* [WHAT YOU NEED TO DO]
Copy each line below in which the word "sequential" occurs.

Stored data entries:
▬▬▬▬▬▬
This design comes from an exercise in tuning for small area, a short achievable clock period and few clock cycles per item on the open sky130 flow, not from production work.
Function was checked by simulation only, so behaviour that the tests miss may differ from the original.
Power and IR drop assume default switching activity.

==> design/flow/config.mk <==
export PLATFORM = sky130hd
export DESIGN_NAME = onp_calc
export DESIGN_NICKNAME = onp_calc
export VERILOG_FILES = /design/flow/design.v
export SDC_FILE = /design/flow/constraint.sdc
export NUM_CORES = 4
export LEC_CHECK = 0
export CAP_MARGIN = 20
export CORE_MARGIN = 2
export CORE_UTILIZATION = 40
export SLEW_MARGIN = 20
==> design/flow/constraint.sdc <==
create_clock -name core_clock -period 9.0 [get_ports {clk}]
set_input_delay 1.8000 -clock core_clock [delete_from_list [all_inputs] [get_ports {clk}]]
set_output_delay 1.8000 -clock core_clock [all_outputs]
set_load 0.01 [all_outputs]
==> design/flow/design.v <==
module onp_calc(
    input clk,
    input rst,
    input [3:0] in_data,
    input wr_data,
    output [31:0] result,
    output result_ready
    );
    reg       tv;
    reg [3:0] tok;
    always @(posedge clk or posedge rst)
        if (rst) tv <= 1'b0;
        else     tv <= wr_data;
    always @(posedge clk)
        tok <= in_data;
    wire t_dig = tv & (tok <= 4'd9);
    wire t_pm  = tv & (tok == 4'hA || tok == 4'hB);
    wire t_mul = tv & (tok == 4'hC);
    wire t_eq  = tv & (tok == 4'hD);
    wire t_lp  = tv & (tok == 4'hE);
    wire t_rp  = tv & (tok == 4'hF);
    reg  [23:0] P;
    reg         ps;
    reg  [20:0] S;
    reg  [16:0] M;
    reg         ms;
    reg         szero;    
    reg         mone;     
    reg         pmul;     
    reg         rdy;
    reg         init;
    wire clr = rdy | init;
    reg  [23:0] X, Y;
    reg         cin;
    always @* begin
        X = {{3{S[20]}}, S};
        Y = ps ? ~P : P;
        cin = ps;
        if (t_dig) begin
            cin = 1'b0;
            case (tok)
                4'd0: begin X = 24'd0;             Y = 24'd0; end
                4'd1: begin X = 24'd0;             Y = P; end
                4'd2: begin X = {P[22:0], 1'b0};   Y = 24'd0; end
                4'd3: begin X = {P[22:0], 1'b0};   Y = P; end
                4'd4: begin X = {P[21:0], 2'b0};   Y = 24'd0; end
                4'd5: begin X = {P[21:0], 2'b0};   Y = P; end
                4'd6: begin X = {P[21:0], 2'b0};   Y = {P[22:0], 1'b0}; end
                4'd7: begin X = {P[20:0], 3'b0};   Y = ~P; cin = 1'b1; end
                4'd8: begin X = {P[20:0], 3'b0};   Y = 24'd0; end
                default: begin X = {P[20:0], 3'b0}; Y = P; end
            endcase
        end
    end
    wire [23:0] sum = X + Y + {23'd0, cin};
    reg [3:0] fst [0:5];
    wire inh = ~pmul;
    wire [3:0] ftop = fst[0];
    wire f_szero = ftop[3], f_inh = ftop[2], f_mone = ftop[1], f_ms = ftop[0];
    integer i;
    always @(posedge clk)
        if (t_lp) begin
            fst[0] <= {szero, inh, mone, ms};
            for (i = 1; i < 6; i = i + 1) fst[i] <= fst[i-1];
        end else if (t_rp) begin
            for (i = 0; i < 5; i = i + 1) fst[i] <= fst[i+1];
        end
    reg [16:0] v0;
    reg [10:0] v1;
    reg [4:0]  v2;
    reg [1:0]  vc;
    wire push_s = t_lp & ~szero;
    wire push_m = t_lp & ~inh & ~mone;
    wire pop_m  = t_rp & ~f_inh & ~f_mone;
    wire pop_s  = t_rp & ~f_szero;
    wire [1:0] m_at = vc + {1'b0, push_s};
    always @(posedge clk) begin
        if (push_s && vc == 2'd0) v0 <= S[16:0];
        if (push_m && m_at == 2'd0) v0 <= M;
        if (push_s && vc == 2'd1) v1 <= S[10:0];
        if (push_m && m_at == 2'd1) v1 <= M[10:0];
        if (push_s && vc == 2'd2) v2 <= S[4:0];
        if (push_m && m_at == 2'd2) v2 <= M[4:0];
    end
    function [16:0] rd;
        input [1:0] k;
        case (k)
            2'd0: rd = v0;
            2'd1: rd = {{6{v1[10]}}, v1};
            default: rd = {{12{v2[4]}}, v2};
        endcase
    endfunction
    wire [16:0] top1 = rd(vc - 2'd1);
    wire [16:0] top2 = rd(vc - 2'd2);
    wire [16:0] pop_mv = top1;
    wire [16:0] pop_sv = pop_m ? top2 : top1;
    always @(posedge clk or posedge rst)
        if (rst) vc <= 2'd0;
        else if (clr) vc <= 2'd0;
        else if (t_lp) vc <= vc + {1'b0, push_s} + {1'b0, push_m};
        else if (t_rp) vc <= vc - {1'b0, pop_s} - {1'b0, pop_m};
    always @(posedge clk or posedge rst)
        if (rst) begin
            rdy <= 1'b0;
            init <= 1'b1;
            szero <= 1'b1;
            mone <= 1'b1;
            pmul <= 1'b0;
        end else begin
            init <= 1'b0;
            rdy <= t_eq;
            if (clr) begin
                szero <= 1'b1;
                mone <= 1'b1;
                pmul <= 1'b0;
            end else if (tv) begin
                pmul <= t_mul;
                if (t_pm) szero <= 1'b0;
                if (t_lp) begin
                    szero <= 1'b1;
                    if (~inh) mone <= 1'b0;
                end
                if (t_rp) begin
                    szero <= f_szero;
                    if (~f_inh) mone <= f_mone;
                end
            end
        end
    always @(posedge clk) begin
        if (clr) begin
            P <= 24'd1;
            ps <= 1'b0;
            S <= 21'd0;
            M <= 17'd1;
            ms <= 1'b0;
        end else begin
            if (t_dig) P <= sum;
            if (t_rp | t_eq) begin
                P <= sum;
                ps <= 1'b0;
            end
            if (t_pm) begin
                S <= sum[20:0];
                P <= {{7{M[16]}}, M};
                ps <= ms ^ tok[0];
            end
            if (t_lp) begin
                S <= 21'd0;
                if (~inh) M <= P[16:0];
                ms <= ps;
            end
            if (t_rp) begin
                S <= f_szero ? 21'd0 : {{4{pop_sv[16]}}, pop_sv};
                ms <= f_ms;
                if (~f_inh) M <= f_mone ? 17'd1 : pop_mv;
            end
        end
    end
    assign result = {{8{P[23]}}, P};
    assign result_ready = rdy;
endmodule
==> design/flow/run.sh <==
#!/bin/bash
# synth_recipe.tcl (not shown) runs the flow's synth.tcl, then flattens the netlist and writes it again
# the make line also repeats each setting of config.mk as NAME=value (left out here)
make -C /OpenROAD-flow-scripts/flow DESIGN_CONFIG=/design/flow/config.mk WORK_HOME=/design/flow/orfs CLKGATE_MAP_FILE= SYNTH_SCRIPT=/design/flow/synth_recipe.tcl finish
==> results.sh <==
export IMPL_run_status="timing/DRC/antenna clean"
export IMPL_final_setup_tns_ps=0
export IMPL_diodes=0
export IMPL_min_path_type="flop to flop"
export IMPL_max_cap_viol_count=0
export IMPL_crit_slowest_cell="dfxtp_1"
export IMPL_internal_power_mw=1.17
export IMPL_grt_use_total=0.231
export IMPL_maxSlewViolCount=0
export IMPL_fp_dieArea_mm2=0.0235
export IMPL_ys_ff_latch=133
export IMPL_final_common_cell="nand2_1"
export IMPL_ant_nets=0
export IMPL_synth_nets=1091
export IMPL_max_clock_freq_mhz=228
export IMPL_die_x_um=153
export IMPL_cellPowerDensity_mw_per_mm2=170
export IMPL_cp_end_kind="flop"
export IMPL_initial_core_util=0.408
export IMPL_route_detailed_drc=0
export IMPL_r2r_setup_slack_ps=4610
export IMPL_grt_pass1_wl_um=43000
export IMPL_pwr_share_clk=0.413
export IMPL_placed_cell_area_mm2=0.00940
export IMPL_cts_setup_buffers=0
export IMPL_worst_pin_slew_ps=1080
export IMPL_gp_congestion=0.870
export IMPL_fin_crit_ps=4390
export IMPL_cp_common_cell="fa_1"
export IMPL_power_leakage_nw=3.72
export IMPL_critPathMaxStageDelay_ps=720
export IMPL_fin_crit_sh=0.488
export IMPL_rr_worst_depth=14
export IMPL_critical_path_required_ps=9320
export IMPL_synth_cell_area_mm2=0.00890
export IMPL_grt_max_degree=42
export IMPL_async_reset_ff_frac=0.0602
export IMPL_numCtsBuffers=17
export IMPL_rows=54
export IMPL_hold_end="fst[5][2]"
export IMPL_drt_total_wl_um=27300
export IMPL_power_frac_comb=0.177
export IMPL_cts_tree="built"
export IMPL_critical_path_buf_inv_count=2
export IMPL_setup_viol=0
export IMPL_slew_headroom=0.279
export IMPL_antenna_found_initial=0
export IMPL_dp_hpwl_um=19300
export IMPL_overflow=0
export IMPL_power_switching_mw=0.533
export IMPL_syn_to_final_growth_pct=12.1
export IMPL_r2r_end="P[20]"
export IMPL_clockBufferDepth=2
export IMPL_min_from="fst[4][2]"
export IMPL_clkSinkCount=133
export IMPL_core_area_mm2=0.0218
export IMPL_yosys_area_top_type="edfxtp_1"
export IMPL_dr_total_vias=8035
export IMPL_crit_type="flop to flop"
export IMPL_clock_skew_ps=9.63
export IMPL_grt_pass1_vias=7482
export IMPL_root_buffer="clkbuf_16"
export IMPL_rsz0062_at_grt="false"
export IMPL_worstPathCellList="inv_1 -> a32oi_1 -> nor2b_2 -> buf_4 -> o21ai_0 -> fa_1 -> fa_1 -> nor2b_1 -> o2111ai_1 -> a21oi_2 -> a211oi_1 -> o21ai_1 -> xnor2_1 -> a2111oi_1"
export IMPL_io_pins=40
export IMPL_first_pass_iters=5
export IMPL_yosysTopAreaCellShare=0.192
export IMPL_seqPwrFrac=0.410
export IMPL_layout_common_cells="nand2_1, a21oi_1, o21ai_0, nor2_1, dfxtp_1"
export IMPL_start_kind="flop"
export IMPL_synth_area_leaders="edfxtp_1, dfxtp_1, a21oi_1"
export IMPL_crit_family="compound AO/OA/AOI/OAI gates"
export IMPL_whs_path_depth=0
export IMPL_switching_share=0.313
export IMPL_port_buffers=39
export IMPL_viasPerCell=6.07
export IMPL_ys_flop_type="dfxtp_1"
export IMPL_drive_gt1_frac=0.108
export IMPL_ctsResizeCount=0
export IMPL_cp_data_arrival_time_ps=4710
export IMPL_dieHeight_um=153
export IMPL_final_area_mm2=0.00998
export IMPL_clock_latency_ps=430
export IMPL_yosysUniqueCellTypes=80
export IMPL_ys_seq_area_frac=0.368
export IMPL_finalHoldViolations=0
export IMPL_synth_edf_count=57
export IMPL_cts_hold_buf=0
export IMPL_critPathMaxFanout=24
export IMPL_ys_warn_count=2
export IMPL_drtIter0Drc=695
export IMPL_timing_rr_start="tok[0]"
export IMPL_syn_inst=1050
export IMPL_path_clk_slew_ps=70
export IMPL_peakVddDrop_mv=0.120
export IMPL_cts_htree_levels=4
export IMPL_nets=1071
export IMPL_post_drt_wl_per_cell_um=20.6
export IMPL_syn_avg_cell_area_um2=8.48
-- layout make-up --
class | instances | area, um^2
fill | 2139 | 11800
multi-input combinational | 803 | 5180
sequential | 133 | 3280
timing repair buffer | 56 | 518
clock buffer | 17 | 425
tap | 280 | 350
clock inverter | 15 | 159
inverter | 19 | 71.3
-- metal layers --
metal,global-route usage,wire length (um),vias to the layer above
met5,0,0,-
met4,0.0723,614,0
met1,0.321,12200,3853
li1,-,-,3823
met2,0.366,12700,314
met3,0.0414,1750,45
-- worst max path at each step --
stage          endpoint  cells after the start  startpoint  slack (ps)
5_1_grt           v0[3]                      9      tok[3]        4240
2_1_floorplan     P[20]                     16      tok[2]        5350
3_3_place_gp      P[20]                     14      tok[0]        4700
4_1_cts           P[20]                     14      tok[0]        4630
3_5_place_dp      v0[9]                      9      tok[3]        4630
6_report          P[20]                     14      tok[0]        4610
-- Yosys cell counts (11+ instances only) --
cell type / number
nand2_1: 137
a21oi_1: 116
nor2_1: 89
o21ai_0: 88
clkbuf_1: 68
dfxtp_1: 68
edfxtp_1: 57
a22oi_1: 37
ha_1: 31
mux2_2: 30
a221o_1: 22
o211ai_1: 18
mux2_1: 17
inv_1: 16
nand3_1: 16
xnor2_1: 16
a21o_1: 13
buf_2: 13
a31oi_1: 12
a211oi_1: 11
buf_4: 11
-- worst reg2reg max path: stages (launching register included) --
cell and delay (ps):
dfxtp_1 720, inv_1 300, a32oi_1 240, nor2b_2 150, buf_4 310, o21ai_0 180, fa_1 460, fa_1 430
nor2b_1 190, o2111ai_1 190, a21oi_2 250, a211oi_1 120, o21ai_1 310, xnor2_1 110, a2111oi_1 320
-- sequential cells by signal, indices dropped and copies added, names as in the netlist, 2 cells and up --
signal  cells
v0         17
S          21
v1         11
fst        24
v2          5
M          17
vc          2
P          24
tok         4
-- power groups by stage --
| stage | logic [mW] | clock network (mW) | registers [mW] |
|---|---|---|---|
| 6_report | 0.301 | 0.703 | 0.696 |
| 5_1_grt | 0.330 | 0.737 | 0.699 |
| 4_1_cts | 0.298 | 0.710 | 0.695 |
| 3_5_place_dp | 0.296 | 0 | 0.708 |
| 3_3_place_gp | 0.296 | 0 | 0.708 |
| 2_1_floorplan | 0.218 | 0 | 0.683 |
-- stage by stage --
| stage | total power [mW] | hold slack (ps) | cells | setup WS [ps] | utilization |
|---|---|---|---|---|---|
| global placement | 1.00 | 429 | 1291 | 4700 | 0.431 |
| global route | 1.77 | 466 | 1323 | 4240 | 0.457 |
| detailed placement | 1.00 | 442 | 1291 | 4630 | 0.431 |
| CTS | 1.70 | 448 | 1323 | 4630 | 0.457 |
| finish | 1.70 | 448 | 1323 | 4610 | 0.457 |
| floorplan | 0.900 | 422 | 1050 | 5350 | - |
-- kinds of logic (layout without fill, tap and decap cells) --
group / count (synthesis) / after routing / share of synthesized area
compound gates: 388 / 388 / 0.279
buf+inv: 114 / 107 / 0.0545
fa+ha+maj: 34 / 34 / 0.0503
simple gates: 300 / 300 / 0.152
mux: 56 / 56 / 0.0724
other cells: 1 / 1 / 0.000421
flops: 133 / 133 / 0.368
xor+xnor: 24 / 24 / 0.0236
Testbench counts, summed over its fixed seeds: cycles 30,450, exprs 2,400.

## separate check: timing with driven ports
How much do the figures lean on ideal ports? The routed layout below was timed once more, with nothing changed but the port constraints.
Step 1 sets driving cells, clkbuf_16 on the clock port and buf_2 on the other inputs (assumed; they add their load-dependent delay and slew).
Step 2 also shifts input and output timing later by t, the mid clock arrival at the registers, as if the neighbouring blocks saw the same clock.
a / b / c = no drivers / after step 1 / after step 2; a / b = the first two.
shift t [ns]: 0.472
setup WS [ns]: 4.606 / 4.606 / 4.606
clock arrival spread, ns: 0.011 / 0.010
worst data-port slew with drivers (ns): 0.03
After both steps this run still meets setup and hold. For this run, drivers alone change the setup slack by 0.000 ns; drivers and shift together by 0.000 ns.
▬▬▬▬▬▬
* [RESULT OF THE TASK]
sequential | 133 | 3280
-- sequential cells by signal, indices dropped and copies added, names as in the netlist, 2 cells and up --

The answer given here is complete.